A nonprofit in Bristol called Coexist has enacted a "period policy."
The policy will allow women to take paid time off without claiming any of their sick time. (The company did not specify whether the policy is open to males who have periods.)
Apparently, the goal is to work with women’s natural cycles by allowing them to head home during “that time of the month.”
This is a pretty stark contrast to the way most jobs deal with menstrual cycles.
At most workplaces, people save their PTO for days that they’re completely incapable of coming in for the day.
The majority of women are certainly annoyed and inconvenienced when they have their period, but it’s not something that keeps them out of the office.
Interestingly enough, Japan has offered time off to women on their periods since 1947.
Is it time for the rest of the world to get with the program?
There are many women who suffer great pain and discomfort during their period.
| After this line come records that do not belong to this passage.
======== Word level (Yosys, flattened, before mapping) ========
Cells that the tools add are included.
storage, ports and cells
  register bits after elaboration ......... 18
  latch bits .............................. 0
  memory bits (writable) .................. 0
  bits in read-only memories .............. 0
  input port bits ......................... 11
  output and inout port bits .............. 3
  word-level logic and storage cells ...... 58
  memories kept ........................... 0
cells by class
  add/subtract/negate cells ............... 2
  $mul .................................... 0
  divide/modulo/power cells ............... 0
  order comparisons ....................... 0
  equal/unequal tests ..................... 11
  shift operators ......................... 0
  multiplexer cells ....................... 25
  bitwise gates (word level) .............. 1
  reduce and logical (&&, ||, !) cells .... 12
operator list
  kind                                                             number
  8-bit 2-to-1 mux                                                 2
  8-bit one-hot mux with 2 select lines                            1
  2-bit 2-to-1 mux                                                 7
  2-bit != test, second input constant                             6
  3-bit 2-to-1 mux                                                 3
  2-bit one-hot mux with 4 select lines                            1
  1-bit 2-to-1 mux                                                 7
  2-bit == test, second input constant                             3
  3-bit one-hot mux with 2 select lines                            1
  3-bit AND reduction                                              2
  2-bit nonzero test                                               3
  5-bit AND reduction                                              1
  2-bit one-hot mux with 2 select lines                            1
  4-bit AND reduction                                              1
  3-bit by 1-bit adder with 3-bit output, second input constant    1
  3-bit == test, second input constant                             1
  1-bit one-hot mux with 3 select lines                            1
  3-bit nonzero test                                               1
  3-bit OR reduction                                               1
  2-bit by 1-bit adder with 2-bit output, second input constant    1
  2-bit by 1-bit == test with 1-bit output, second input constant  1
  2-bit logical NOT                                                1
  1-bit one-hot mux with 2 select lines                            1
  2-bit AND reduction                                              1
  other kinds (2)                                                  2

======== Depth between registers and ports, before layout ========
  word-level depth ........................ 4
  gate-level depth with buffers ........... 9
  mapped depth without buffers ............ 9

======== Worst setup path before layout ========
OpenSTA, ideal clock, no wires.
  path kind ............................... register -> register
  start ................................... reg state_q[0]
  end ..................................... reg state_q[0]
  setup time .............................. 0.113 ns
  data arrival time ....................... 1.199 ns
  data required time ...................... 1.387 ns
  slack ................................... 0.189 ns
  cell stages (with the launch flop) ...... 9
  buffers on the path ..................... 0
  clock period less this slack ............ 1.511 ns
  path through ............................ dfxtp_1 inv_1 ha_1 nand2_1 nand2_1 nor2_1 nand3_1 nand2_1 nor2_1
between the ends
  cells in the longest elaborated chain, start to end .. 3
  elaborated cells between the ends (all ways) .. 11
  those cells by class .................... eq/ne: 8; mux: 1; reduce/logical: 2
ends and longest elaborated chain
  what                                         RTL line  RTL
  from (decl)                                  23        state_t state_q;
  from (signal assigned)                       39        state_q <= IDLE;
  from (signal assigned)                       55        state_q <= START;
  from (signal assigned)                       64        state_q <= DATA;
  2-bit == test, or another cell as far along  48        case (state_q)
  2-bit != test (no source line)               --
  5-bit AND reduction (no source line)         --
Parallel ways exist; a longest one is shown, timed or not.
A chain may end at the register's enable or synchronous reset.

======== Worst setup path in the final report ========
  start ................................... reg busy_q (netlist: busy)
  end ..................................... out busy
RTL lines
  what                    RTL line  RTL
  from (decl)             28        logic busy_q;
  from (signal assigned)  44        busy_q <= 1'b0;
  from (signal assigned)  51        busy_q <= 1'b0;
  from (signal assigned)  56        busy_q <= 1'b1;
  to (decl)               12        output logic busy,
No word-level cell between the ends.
--- src/rtl/vc_queue.sv ---
// One virtual-channel ring buffer with occupancy, on/off hysteresis and sticky error flags.
module vc_queue
    import noc_params::*;
#(
    parameter int BUFFER_SIZE    = 8,
    parameter int PIPELINE_DEPTH = 5,
    parameter int ON_THRESHOLD   = BUFFER_SIZE - PIPELINE_DEPTH - 1
) (
    input  logic  clk,
    input  logic  rst,
    input  flit_t data,
    input  logic  write,
    input  logic  read,
    output flit_t head,
    output logic  is_full,
    output logic  is_empty,
    output logic  on_off,
    output logic  overflow,
    output logic  underflow
);
    localparam int PW = $clog2(BUFFER_SIZE);
    localparam int CW = PW + 1;
    localparam logic [CW-1:0] FULL_LVL = CW'(BUFFER_SIZE);
    localparam logic [CW-1:0] OFF_LVL  = CW'(BUFFER_SIZE - PIPELINE_DEPTH);
    localparam logic [CW-1:0] ON_LVL   = CW'(ON_THRESHOLD);

    flit_t          mem [BUFFER_SIZE];
    logic [PW-1:0]  rd_ptr, wr_ptr;
    logic [CW-1:0]  count, count_next;
    logic           do_read, do_write;

    assign is_empty = (count == '0);
    assign is_full  = (count == FULL_LVL);
    // A full queue still accepts a write when its head is popped in the same cycle.
    assign do_read  = read & ~is_empty;
    assign do_write = write & (~is_full | do_read);
    assign head     = mem[rd_ptr];

    always_comb begin
        count_next = count;
        if (do_write && !do_read)
            count_next = count + CW'(1);
        else if (!do_write && do_read)
            count_next = count - CW'(1);
    end

    always_ff @(posedge clk or negedge rst) begin
        if (!rst) begin
            rd_ptr    <= '0;
            wr_ptr    <= '0;
            count     <= '0;
            on_off    <= 1'b1;
            overflow  <= 1'b0;
            underflow <= 1'b0;
        end else begin
            count <= count_next;
            if (do_read)  rd_ptr <= rd_ptr + PW'(1);
            if (do_write) wr_ptr <= wr_ptr + PW'(1);
            if (write && !do_write) overflow  <= 1'b1;
            if (read && is_empty)   underflow <= 1'b1;
            // Drop early enough to absorb the flits already in the upstream pipeline.
            if (count_next >= OFF_LVL)
                on_off <= 1'b0;
            else if (count_next <= ON_LVL)
                on_off <= 1'b1;
        end
    end

    always_ff @(posedge clk) begin
        if (do_write) mem[wr_ptr] <= data;
    end
endmodule

--- src/rtl/vc_circular_buffer.sv ---
// Per-VC input buffer: steers writes/reads to VC_NUM ring queues and muxes the selected head.
module vc_circular_buffer
    import noc_params::*;
#(
    parameter int BUFFER_SIZE    = 8,
    parameter int PIPELINE_DEPTH = 5,
    parameter int ON_THRESHOLD   = BUFFER_SIZE - PIPELINE_DEPTH - 1
) (
    input  logic               clk,
    input  logic               rst,
    input  flit_t              data_i,
    input  logic               write_i,
    input  logic               read_i,
    input  logic [VC_SIZE-1:0] read_vc_i,
    output flit_t              data_o,
    output logic [VC_NUM-1:0]  is_full_o,
    output logic [VC_NUM-1:0]  is_empty_o,
    output logic [VC_NUM-1:0]  on_off_o,
    output logic [VC_NUM-1:0]  overflow_o,
    output logic [VC_NUM-1:0]  underflow_o
);
    flit_t head [VC_NUM];

    for (genvar v = 0; v < VC_NUM; v++) begin : g_vc
        logic write_v, read_v;
        assign write_v = write_i && (data_i.vc_id == VC_SIZE'(v));
        assign read_v  = read_i && (read_vc_i == VC_SIZE'(v));

        vc_queue #(
            .BUFFER_SIZE   (BUFFER_SIZE),
            .PIPELINE_DEPTH(PIPELINE_DEPTH),
            .ON_THRESHOLD  (ON_THRESHOLD)
        ) u_queue (
            .clk      (clk),
            .rst      (rst),
            .data     (data_i),
            .write    (write_v),
            .read     (read_v),
            .head     (head[v]),
            .is_full  (is_full_o[v]),
            .is_empty (is_empty_o[v]),
            .on_off   (on_off_o[v]),
            .overflow (overflow_o[v]),
            .underflow(underflow_o[v])
        );
    end

    assign data_o = head[read_vc_i];
endmodule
For them, this kind of policy could be a lifesaver.
In fact, a study done by the American Academy of Family Physicians found that period pain could be severe enough to interfere with daily activities in up to 20 percent of women.
John Guillebaud, a professor of reproductive health at University College London has even been quoted as saying that for some women, period pain can be “almost as bad as having a heart attack.”
Bex Baxter, one of Coexist's directors, claims that women are actually more productive in the week after their periods.
“The spring section of the cycle, immediately after a period is a time when women are actually three times as productive as usual,” she says. “So it is about balancing work-load in line with the natural cycles of the body.”
A lot of people are applauding the idea of a period policy.
And if you’ve ever been doubled over in pain due to your menstrual cycle, you definitely get it.